The chiropractor is then notified of the complaint received. As complaints are investigated in accordance with relevant legislation, we must write to the chiropractor to notify them of the complaint and a copy of all the information we have received is then provided to the chiropractor. The chiropractor can submit observations on the complaint. The observations of the chiropractor are generally disclosed to the complainant and they are given an opportunity to make comments. The complainant’s comments are then provided to the respondent for additional observations. After this process is then complete, the Investigating Committee meets to consider the complaint. The Investigating Committee receives a copy of all complaint documentation in paper format.

I do hope you find this information of assistance.

The middle three paragraphs don’t tell me anything I didn’t already know from the information on their website and the leaflet they sent me. I would have thought they would have had a document that described in detail their complaints process, but it appears it is all contained in the ‘relevant legislation’. These documents are available on their website and which I already have.

3 thoughts on “Email #2 from the GCC”

  1. Sure is a lot of legwork and hoops that they are making you jump through to make them follow their own guidelines and regulate themselves.

    This strikes me as being about as effective as the police internal investigation into the Ian Tomlinson case.

    Great job on following through with all of this.

  2. G'day Zeno,

    You asked for 'the complaints process' but I think what you wanted was the normal procedure described in 'in line with our normal procedure' that they used to justify asking for copies of whole web pages.

    I'm amused that they are going in circles – you send the detailed claims, and presumably page locations.

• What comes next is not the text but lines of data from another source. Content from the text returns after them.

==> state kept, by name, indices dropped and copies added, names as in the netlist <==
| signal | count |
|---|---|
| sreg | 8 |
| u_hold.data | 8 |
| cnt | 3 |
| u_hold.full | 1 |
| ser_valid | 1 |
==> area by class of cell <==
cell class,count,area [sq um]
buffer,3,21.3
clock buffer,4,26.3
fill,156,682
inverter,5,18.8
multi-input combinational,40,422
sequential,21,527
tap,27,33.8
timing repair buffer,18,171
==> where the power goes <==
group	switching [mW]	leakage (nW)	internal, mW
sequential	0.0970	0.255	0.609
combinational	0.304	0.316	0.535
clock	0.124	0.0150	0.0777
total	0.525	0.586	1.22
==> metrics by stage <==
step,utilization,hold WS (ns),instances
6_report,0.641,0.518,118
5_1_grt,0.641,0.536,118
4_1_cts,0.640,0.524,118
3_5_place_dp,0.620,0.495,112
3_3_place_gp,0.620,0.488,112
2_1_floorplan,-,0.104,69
[src/rtl/out_data_pkg.sv]
// Shared size-code definitions for the load-data formatter.
package out_data_pkg;

    typedef enum logic [1:0] {
        SZ_BYTE = 2'd0,
        SZ_HALF = 2'd1,
        SZ_RSVD = 2'd2,
        SZ_WORD = 2'd3
    } size_t;

endpackage

[src/rtl/out_data_ext.sv]
// Combinational extractor/extender: right-aligned byte/half/word to 32 bits.
module out_data_ext
    import out_data_pkg::*;
(
    input  logic [0:31] rawMemOut,
    input  logic [0:1]  DSize,
    input  logic        loadSign,
    output logic [0:31] result
);

    size_t size;

    always_comb begin
        size   = size_t'(DSize);
        result = rawMemOut;
        case (size)
            SZ_BYTE: result = {{24{loadSign & rawMemOut[24]}}, rawMemOut[24:31]};
            SZ_HALF: result = {{16{loadSign & rawMemOut[16]}}, rawMemOut[16:31]};
            // reserved code formats as a full word
            default: result = rawMemOut;
        endcase
    end

endmodule

[src/rtl/out_data.sv]
// Registered load-data formatter with valid qualifier.
// Optional sizeErr output enabled by macro OUT_DATA_SIZE_ERR_EN.
module out_data
    import out_data_pkg::*;
(
    input  logic        clk,
    input  logic        reset,
    input  logic [0:31] rawMemOut,
    input  logic [0:1]  DSize,
    input  logic        loadSign,
    input  logic        memValid,
    output logic [0:31] dataOut,
    output logic        dataValid
`ifdef OUT_DATA_SIZE_ERR_EN
    ,
    output logic        sizeErr
`endif
);

    logic [0:31] formatted;

    out_data_ext u_ext (
        .rawMemOut (rawMemOut),
        .DSize     (DSize),
        .loadSign  (loadSign),
        .result    (formatted)
    );

    always_ff @(posedge clk or posedge reset) begin
        if (reset) begin
            dataOut   <= '0;
            dataValid <= 1'b0;
        end else begin
            dataOut   <= formatted;
            dataValid <= memValid;
        end
    end

`ifdef OUT_DATA_SIZE_ERR_EN
    always_ff @(posedge clk or posedge reset) begin
        if (reset) begin
            sizeErr <= 1'b0;
        end else begin
            sizeErr <= memValid & (size_t'(DSize) == SZ_RSVD);
        end
    end
`endif

endmodule

[config.mk]
export PLATFORM = sky130hd
export DESIGN_NAME = out_data
export DESIGN_NICKNAME = d
export VERILOG_FILES = /design/src/rtl/out_data_pkg.sv /design/src/rtl/out_data_ext.sv /design/src/rtl/out_data.sv
export SDC_FILE = /design/constraint.sdc
export NUM_CORES = 1
export LEC_CHECK = 0
export ABC_AREA = 1
export BUFFER_PORTS_ARGS = -buffer_cell sky130_fd_sc_hd__buf_2
export CORE_MARGIN = 8
export CORE_UTILIZATION = 25
export CTS_CLUSTER_SIZE = 14
export DETAILED_ROUTE_END_ITERATION = 6
export GPL_ROUTABILITY_DRIVEN = 0
export PLACE_DENSITY = 0.55
export SETUP_SLACK_MARGIN = 0.2
export SLEW_MARGIN = 25
export SYNTH_ARGS = -nofsm -noshare
export SYNTH_HDL_FRONTEND = slang
export SYNTH_SLANG_ARGS = --single-unit
[constraint.sdc]
create_clock -name clk -period 2.4 [get_ports clk]
set_input_delay 0.48 -clock clk [delete_from_list [all_inputs] [get_ports clk]]
set_output_delay 0.48 -clock clk [all_outputs]
set_load 0.05 [all_outputs]
# == Yosys cells after proc, flatten, opt, wreduce, memory -nomap -nowiden ==
# Cells that the tools add are included.
# Widths: inputs -> output; s select.
# word_totals
ff_bits,33
word_cells,7
# classes
reduce_logical,1
n_mux,1
n_eq_ne,1
bitwise,2
# ops
operator,n
$pmux 32 s2,1
$and 1x1->1,2
$eq 2x1->1 const B,1
$logic_not 2->1,1

# == Longest topological paths before layout ==
# Gate-level depths: netlist of run 1.
# logic_depth
word_depth,2
ltp_mapped,6
depth_no_buf,4

# == Cells and area by module ==
# From an unflattened synthesis of run 1, not the netlist that was laid out.
# unflattened
hier_cells,106
hier_area_um2,1296.2
# modules_own_cells
mod,cells_per_inst,instances,seq_area_each_um2,area_per_inst_um2
out_data,34,1,825.8,829.5
out_data_ext,72,1,0.0,466.7

# == Worst setup path before layout of run 1 ==
# OpenSTA, ideal clock, no wires.
# synth_path
path_kind,input to register
from,in DSize[0] in the netlist's numbering
to,reg dataOut[16] in the netlist's numbering
setup_time_ns,0.120
required_ns,2.280
slack_ns,1.305
n_path_buf,2
path_stages,4
t_arrival_ns,0.974
path_cell_list,buf_4 buf_2 o21ai_0 nand2_1
# synth_via
elab_chain_cells,2
word_cells_on_any_way,3
classes_between,eq/ne (1); mux (1); reduce/logical (1)
# synth_lines
element,line,source
from (decl),out_data.sv:9,"input logic [0:1] DSize,"
$eq 2x1->1 / $logic_not 2->1 (equally long branches),out_data_ext.sv:16,case (size)
$pmux 32 s2 *,out_data_ext.sv:16,
net formatted (one bit),out_data.sv:20,logic [0:31] formatted;
to (signal assigned),out_data.sv:34,dataOut <= formatted;
to (decl),out_data.sv:12,"output logic [0:31] dataOut,"
# Mark *: on every way through the listed nets, which the timed path passes. The rest lies on a longest branch.

# == Final worst setup path of run 1 ==
# layout_path
from,reg dataOut[8] in the netlist's numbering
to,out dataOut[8] in the netlist's numbering
# No word-level cell between the ends.

==> results.yml, run 1 <==
power_and_ir_drop:
  vdd_drop_max_uv: 201
  power.density_nw_per_um2: 770
  switching_share_pct: 31.3
  switching_power_uw: 405
  power_frac_comb_pct: 21.9
  seqPwrFrac_pct: 46.6
  p_int_uw: 891
  total_leakage_power_uw: 0.000998
  pwr-share-clk_pct: 31.5
sta:
  fin_ws_ps: 1050
  max_clock_freq_mhz: 738
  setup_viol: 0
  finalCriticalPeriod_ps: 1350
  worstMarginPinSlew_ps: 499
  relSlewSlack_pct: 66.8
  finalHoldViolCount: 0
  min_period_over_period_pct: 56.4
  setup-tns-final_ps: 0
  slew_violations: 0
  rsz0062_at_grt: "false"
setup_path:
  cp_slowest_stage_delay_ps: 330
  startpoint_type: "register"
  crit_family: "flip-flops"
  end_kind: "primary output"
  cp_data_required_time_ps: 1920
  path_class: "reg -> out"
  crit_fanout: 1
  arrival_ps: 870
  path_cells: "buf_2"
  critPathBufInv: 1
  slowest_stage: "dfrtp_1"
global_routing:
  grt.busiest_layer: "met2"
  grt_pass1_wl_mm: 5.02
  grtUsageTotal_pct: 8.88
  antenna_found_initial: 0
  use_met3_pct: 4.20
  gr-total-overflow: 0
  use_met2_pct: 13.8
  met1_usage_pct: 10.0
  grt_max_degree: 34
  grt_pass1_vias: 1008
detailed_routing:
  via_count: 900
  viasPerCell: 3.81
  routed_wl_mm: 3.15
  ant_nets: 0
  wl_per_cell_um: 13.3
  drc: 0
  firstDrtPassIters: 3
  initialDrtViolationCount: 84
yosys:
  avgSynthCellArea_sq_um: 12.5
  synth-seq-cells: 33
  synth_top_area_cell: "dfrtp_1"
  ys_seq_area_share_pct: 67.6
  synth_cells: 98
  netlist_area_sq_um: 1220
  netlist_top_cells_area: "dfrtp_1, nand3_2, nand2_1, o21ai_0, buf_6"
  synth_top_area_share_pct: 67.6
  synth_fp_nets: 136
  synth_cell_types: 13
  yosysWarnings: 0
clock_network:
  cts_tree: "yes"
  cts.repair.resized: 0
  cts-buffers-inserted: 5
  htreeDepth: 2
  cts_hold_buf: 0
  path_clk_slew_ps: 60
  cts_root_buf: "clkbuf_8"
  cts.sinks: 33
  post_cts_buffers: 0
  clockBufferDepth: 2
final_layout:
  layout_common_cells: "buf_2, dfrtp_1, nand2_1, nand3_2, o21ai_0"
  diodes: 0
  final_common_cell: "buf_2"
  nNetsFinal: 207
  area_growth_syn_to_layout_pct: 37.9
  n_fill_cell: 501
  drive_gt1_share_pct: 54.4
place:
  pre_cts_slack_ps: 916
  io_buffers: 70
  dp_hpwl_mm: 2.40
min_path:
  min_path_type: "in -> async"
floorplan:
  coreArea_sq_um: 4720
  ios: 71
  fp-row-count: 25
  initial_core_util_pct: 25.9
  die_w_um: 85.9
  dieArea_sq_um: 7380
  fp.dieH_um: 85.9
run:
  max_cap_violations: 0
status:
  status: "completed"
[registers in the layout, indices dropped and copies added, names as in the netlist]
| register | flops |
|---|---|
| dataValid | 1 |
| dataOut | 32 |
[worst max path at each step]
stage,startpoint,to,slack [ps],cells past startpoint
floorplan,reset,dataOut[0],1200,1
global placement,DSize[0],dataOut[0],940,4
detailed placement,DSize[0],dataOut[15],920,4
CTS,dataOut[14],dataOut[14],1030,1
global route,dataOut[24],dataOut[24],1000,1
finish,dataOut[8],dataOut[8],1050,1
[logic make-up (layout without fill, tap and decap cells)]
kind of cell    count (synthesis)  after routing  synth area share, %
compound gates                  8              8                 3.28
simple gates                   46             46                 22.3
flops                          33             33                 67.6
buf+inv                        11             82                 6.76
[cell usage after synthesis]
master and number:
inv_1 3, nand2_1 26, dfrtp_1 33, inv_4 1
nand3_1 6, nor2_4 2, buf_2 2, buf_4 1
o21ai_0 8, clkbuf_8 1, buf_6 3, nand3_2 10
nand2_4 2
[per-layer routing]
| metal | wire (um) | up-vias |
|---|---|---|
| li1 | - | 447 |
| met1 | 1400 | 398 |
| met2 | 1390 | 49 |
| met3 | 301 | 6 |
| met4 | 59 | 0 |
| met5 | 0 | - |
[final cells by class]
type                            count  area [sq um]  area share (%)
Multi-Input combinational cell     54           313            18.6
Tap cell                           67          83.8            4.98
Clock buffer                        7          86.3            5.13
Inverter                            4          17.5            1.04
Sequential cell                    33           826            49.0
Timing Repair Buffer               71           358            21.2
[power by group through the flow]
stage / registers [uW] / logic [uW] / clock network, uW
after floorplan: 761 / 61.2 / 0
after global placement: 615 / 288 / 0
after detailed placement: 615 / 289 / 0
after CTS: 605 / 289 / 424
after global routing: 609 / 303 / 452
final: 604 / 284 / 408
[metrics by stage]
step	instances	utilization (%)	hold WS, ps	area, sq um	total power (uW)
floorplan	98	-	511	1220	822
global placement	229	33.8	587	1600	903
detailed placement	229	33.8	590	1600	904
CTS	236	35.7	289	1680	1320
global route	236	35.7	292	1680	1360
finish	236	35.7	277	1680	1300
Power figures use the tool's default switching activity.
==> run 2: changes to the inputs <==
--- a/config.mk
+++ b/config.mk
@@ -12,7 +12,7 @@
 export CTS_CLUSTER_SIZE = 14
 export DETAILED_ROUTE_END_ITERATION = 6
 export GPL_ROUTABILITY_DRIVEN = 0
-export PLACE_DENSITY = 0.55
+export PLACE_DENSITY = 0.57
 export SETUP_SLACK_MARGIN = 0.2
 export SLEW_MARGIN = 25
 export SYNTH_ARGS = -nofsm -noshare
==> constraint.sdc (replaced) <==
create_clock -name clk -period 1.1 [get_ports clk]
set_input_delay 0.22 -clock clk [delete_from_list [all_inputs] [get_ports clk]]
set_output_delay 0.22 -clock clk [all_outputs]
set_load 0.05 [all_outputs]
==> run 2 against run 1 <==
Clock-buffer cell count decreased by 1. Core utilization increased by 7.1 points. Sequential cell count unchanged. Global-route usage increased by 0.18 points. Worst hold slack got worse by 230 ps. Die area unchanged. Final area increased by 20%. Critical path type unchanged.
==> results.yml, run 2 (synthesis results as in run 1) <==
status:
  status: "completed"
clock_network:
  cts_tree: "yes"
  clockBufferDepth: 2
  cts.sinks: 33
  cts-buffers-inserted: 5
  htreeDepth: 2
  path_clk_slew_ps: 60
  cts_root_buf: "clkbuf_8"
final_layout:
  multiInputGateArea_sq_um: 313
  reg_top3: "dataOut x32, dataValid x1"
  fin_cells: 252
  diodes: 0
  nNetsFinal: 222
  register_area_sq_um: 826
  top_register: "dataOut"
  final_common_cell: "buf_2"
  drive_gt1_share_pct: 58.4
  layout_common_cells: "buf_2, dfrtp_1, buf_6, nand2_1, buf_4"
  n_fill_cell: 452
  area_growth_syn_to_layout_pct: 65.3
  largest_reg_flops: 32
floorplan:
  ios: 71
  fp-row-count: 25
  fp.dieH_um: 85.9
  initial_core_util_pct: 25.9
  dieArea_sq_um: 7380
  coreArea_sq_um: 4720
  die_w_um: 85.9
place:
  dp_hpwl_mm: 2.43
  place_inst: 232
  io_buffers: 70
global_routing:
  gr-total-overflow: 0
  grt_pass1_wl_mm: 5.09
  grt_pass1_vias: 1029
  grtUsageTotal_pct: 9.06
  grt_max_degree: 25
  antenna_found_initial: 0
detailed_routing:
  initialDrtViolationCount: 15
  viasPerCell: 3.94
  routed_wl_mm: 3.26
  firstDrtPassIters: 4
  ant_nets: 0
  via_count: 992
  drc: 0
  wl_per_cell_um: 12.9
setup_path:
  critPathBufInv: 1
  worst-path-stages: 1
  crit_fanout: 1
  path_class: "reg -> out"
  crit_path_start: "dataOut[24]"
  crit_family: "flip-flops"
  arrival_ps: 820
  slowest_stage: "dfrtp_1"
  cp_data_required_time_ps: 880
  startpoint_type: "register"
  endpoint: "dataOut[24]"
  path_cells: "buf_6"
  end_kind: "primary output"
  cp_slowest_stage_delay_ps: 390
sta:
  min_period_over_period_pct: 94.4
  slew_violations: 0
  holdWs_ps: 47.7
  setup-tns-final_ps: 0
  finalCriticalPeriod_ps: 1040
  worstMarginPinSlew_ps: 313
  relSlewSlack_pct: 79.1
  rsz0062_at_grt: "true"
  finalHoldViolCount: 0
  setup_viol: 0
  max_clock_freq_mhz: 963
power_and_ir_drop:
  total_leakage_power_uw: 0.00113
  vdd_drop_max_uv: 473
  power.density_nw_per_um2: 1460
min_path:
  min-delay-start: "rawMemOut[31]"
  min_path_type: "in -> reg"
run:
  max_cap_violations: 0
run 2: changes by cell type in the layout (fill, tap and decap cells not counted), sizes merged:
cell / change
clkinvlp: +1
dlygate4sd3: +1
clkbuf: -1
inv: -1
clkinv: +2
buf: +14
run 2: stage by stage:
step	total power (uW)	util, %	setup slack [ps]	cell area [sq um]
2_1_floorplan	1790	-	265	1220
3_3_place_gp	1980	34.6	89.4	1640
3_5_place_dp	1980	34.6	60.5	1640
4_1_cts	2970	41.0	42.7	1940
5_1_grt	3090	42.7	29.5	2020
6_report	2950	42.7	61.2	2020
run 2: how the worst min path moves through the flow:
stage                       end  slack, ps  cells past startpoint
floorplan            dataOut[0]        150                      1
global placement      dataValid        220                      2
detailed placement  dataOut[27]        220                      2
CTS                   dataValid         40                      1
global route          dataValid         30                      1
finish              dataOut[31]         50                      1
run 2: routing by layer:
| layer | global-route usage [%] | routed length [um] | vias up |
|---|---|---|---|
| li1 | - | - | 478 |
| met1 | 9.36 | 1350 | 456 |
| met2 | 14.3 | 1500 | 52 |
| met3 | 5.16 | 350 | 6 |
| met4 | 4.78 | 59 | 0 |
| met5 | 0 | 0 | - |
run 2: power by group:
part	leakage (uW)	switching (uW)	total (uW)	internal [uW]
Combinational	0.000683	478	772	295
Sequential	0.000401	40.4	1340	1300
Clock	0.0000450	399	837	437
Total	0.00113	917	2950	2030
run 2: layout make-up:
class	count	area share [%]
multi-input cells	54	15.5
clock buffers	6	3.60
inverters	4	1.05
flip-flops and latches	33	40.9
clock inverters	2	0.496
repair buffers	86	34.3
well taps	67	4.15
run 2: repair_timing:
item	4_1_cts	5_1_grt
pin swaps	0	0
resized for setup	66	0
buffers inserted	0	11
setup endpoints to repair	33	52
hold buffers	1	0
hold endpoints to repair	14	0
==> run 3: changes to the inputs <==
--- a/config.mk
+++ b/config.mk
@@ -12,9 +12,10 @@
 export CTS_CLUSTER_SIZE = 14
 export DETAILED_ROUTE_END_ITERATION = 6
 export GPL_ROUTABILITY_DRIVEN = 0
-export PLACE_DENSITY = 0.57
+export PLACE_DENSITY = 0.56
 export SETUP_SLACK_MARGIN = 0.2
 export SLEW_MARGIN = 25
 export SYNTH_ARGS = -nofsm -noshare
 export SYNTH_HDL_FRONTEND = slang
+export SYNTH_HIERARCHICAL = 1
 export SYNTH_SLANG_ARGS = --single-unit
==> run 3 against run 2 <==
Final area down 3.8%. Worst hold slack improved by 3.6 ps. Clock power is 6.1% higher. Sequential cell count stayed put. First-iteration DRC count increased by 110%. Critical path depth stayed put. Sequential power about the same. Core utilization fell by 4.2 points. Critical path type unchanged. Critical endpoint is now dataOut[14].
==> results.yml, run 3 <==
place:
  io_buffers: 70
  place_inst: 235
  dp_hpwl_mm: 2.44
sta:
  finalHoldViolCount: 0
  setup-tns-final_ps: 0
  worstMarginPinSlew_ps: 315
  finalCriticalPeriod_ps: 1050
  max_clock_freq_mhz: 950
  min_period_over_period_pct: 95.7
  rsz0062_at_grt: "true"
  slew_violations: 0
  setup_viol: 0
  holdWs_ps: 51.4
  relSlewSlack_pct: 79.0
setup_path:
  path_cells: "buf_6"
  path_class: "reg -> out"
  end_kind: "primary output"
  crit_family: "flip-flops"
  cp_data_required_time_ps: 880
  crit_fanout: 1
  cp_slowest_stage_delay_ps: 400
  critPathBufInv: 1
  startpoint_type: "register"
  slowest_stage: "dfrtp_1"
  arrival_ps: 830
floorplan:
  fp-row-count: 26
  coreArea_sq_um: 5040
  die_w_um: 88.0
  fp.dieH_um: 88.0
  initial_core_util_pct: 25.7
  dieArea_sq_um: 7740
  ios: 71
global_routing:
  grt_pass1_wl_mm: 5.19
  grtUsageTotal_pct: 8.84
  grt.busiest_layer: "met2"
  use_met2_pct: 13.9
  gr-total-overflow: 0
  use_met3_pct: 5.07
  antenna_found_initial: 0
  grt_pass1_vias: 1073
  grt_max_degree: 25
  met1_usage_pct: 9.81
yosys:
  async_reset_ff_share_pct: 100
  synth_top_area_cell: "dfrtp_1"
  yosysMostFrequentCell: "dfrtp_1"
  yosys-top-cells-count: "dfrtp_1, nand2_1, nand3_2, buf_4, o21ai_0"
  synth_cell_types: 13
  netlist_top_cells_area: "dfrtp_1, nand3_2, nand2_1, buf_4, buf_6"
  synth_top_area_share_pct: 63.7
  synthFlopType: "dfrtp_1"
  synth-edff-count: 0
  yosysWarnings: 6
  synth_fp_nets: 144
  avgSynthCellArea_sq_um: 12.2
  synth-seq-cells: 33
  synth_cells: 106
  netlist_area_sq_um: 1300
  ys_seq_area_share_pct: 63.7
status:
  status: "completed"
power_and_ir_drop:
  p_int_uw: 2060
  total_leakage_power_uw: 0.00108
  switching_power_uw: 907
  power.density_nw_per_um2: 1530
  pwr-share-clk_pct: 29.9
  vdd_drop_max_uv: 890
  power_frac_comb_pct: 24.9
  seqPwrFrac_pct: 45.2
  switching_share_pct: 30.5
clock_network:
  cts_root_buf: "clkbuf_8"
  cts-buffers-inserted: 5
  post_cts_buffers: 0
  htreeDepth: 2
  cts_tree: "yes"
  cts.sinks: 33
  clockBufferDepth: 2
  path_clk_slew_ps: 60
final_layout:
  area_growth_syn_to_layout_pct: 49.7
  largest_reg_flops: 32
  diodes: 0
  final_common_cell: "buf_2"
  nNetsFinal: 211
  reg_top3: "dataOut x32, dataValid x1"
  final_util_pct: 38.5
  drive_gt1_share_pct: 56.6
  layout_common_cells: "buf_2, dfrtp_1, buf_6, nand2_1, nand3_2"
  top_register: "dataOut"
  fin_cells: 243
detailed_routing:
  drc: 0
  via_count: 946
  ant_nets: 0
  firstDrtPassIters: 4
  viasPerCell: 3.89
  routed_wl_mm: 3.19
  wl_per_cell_um: 13.1
  initialDrtViolationCount: 31
min_path:
  min_path_type: "in -> reg"
run:
  max_cap_violations: 0
[run 3: path summary, 6_finish.rpt]
| path | startpoint | endpoint | slack (ps) | cells after the start |
|---|---|---|---|---|
| worst max-delay path | dataOut[14] | dataOut[14] | 50 | 1 |
| worst min-delay path | rawMemOut[25] | dataOut[25] | 50 | 1 |
| max in group asynchronous | reset | dataOut[2] | 360 | 4 |
| min in group asynchronous | reset | dataOut[4] | 520 | 4 |
[run 3: metal layers]
layer,wire length [um],up-vias,part of all wire [%]
met5,0,-,0
met4,30,0,0.94
met3,280,3,8.8
met2,1450,45,46
met1,1420,438,45
li1,-,460,-
[run 3: power by group through the flow]
stage / combinational [uW] / clock, uW / sequential (uW)
floorplan: 158 / 0 / 1660
global placement: 639 / 0 / 1340
detailed placement: 643 / 0 / 1340
CTS: 754 / 941 / 1340
global route: 783 / 989 / 1350
finish: 740 / 888 / 1340
[run 3: area by class of cell]
cell class / count / area, sq um
clock buffers: 7 / 86.3
flip-flops and latches: 33 / 826
multi-input cells: 54 / 323
fillers: 507 / 3100
inverters: 4 / 21.3
well taps: 70 / 87.6
repair buffers: 75 / 597
[run 3: stage by stage]
step	setup WS [ps]	power, uW	area (sq um)
after floorplan	283	1820	1300
after global placement	71.0	1980	1640
after detailed placement	32.0	1980	1640
after CTS	29.8	3040	1940
after global routing	15.0	3120	1940
final	47.8	2970	1940
[run 3: kinds of logic (layout without fill, tap and decap cells)]
family	after synthesis	count (layout)	share of synthesized area [%]
buf+inv	19	86	11.4
compound gates	8	8	3.09
flops	33	33	63.7
simple gates	46	46	21.8
[run 3: repair_timing]
item / in CTS / in global routing
setup endpoints to repair: 33 / 33
hold buffers: 1 / 0
endpoints found under the hold margin: 33 / 0
resized for setup: 66 / 0
gates cloned: 0 / 0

They ask for the full web pages, you sent them and they ask for the detailed claims!.
    In part, I don't think they're coping with your level of thoroughness – complaining about something and identifying each of 195 pages on which it occurs, for example.

    It will be hard work, and you'll probably end up swearing 254 individual witness statements, but I think it is worth doing.

    It certainly shows that the GCC does not seem to have actually kept its registered chiropractors following its rules.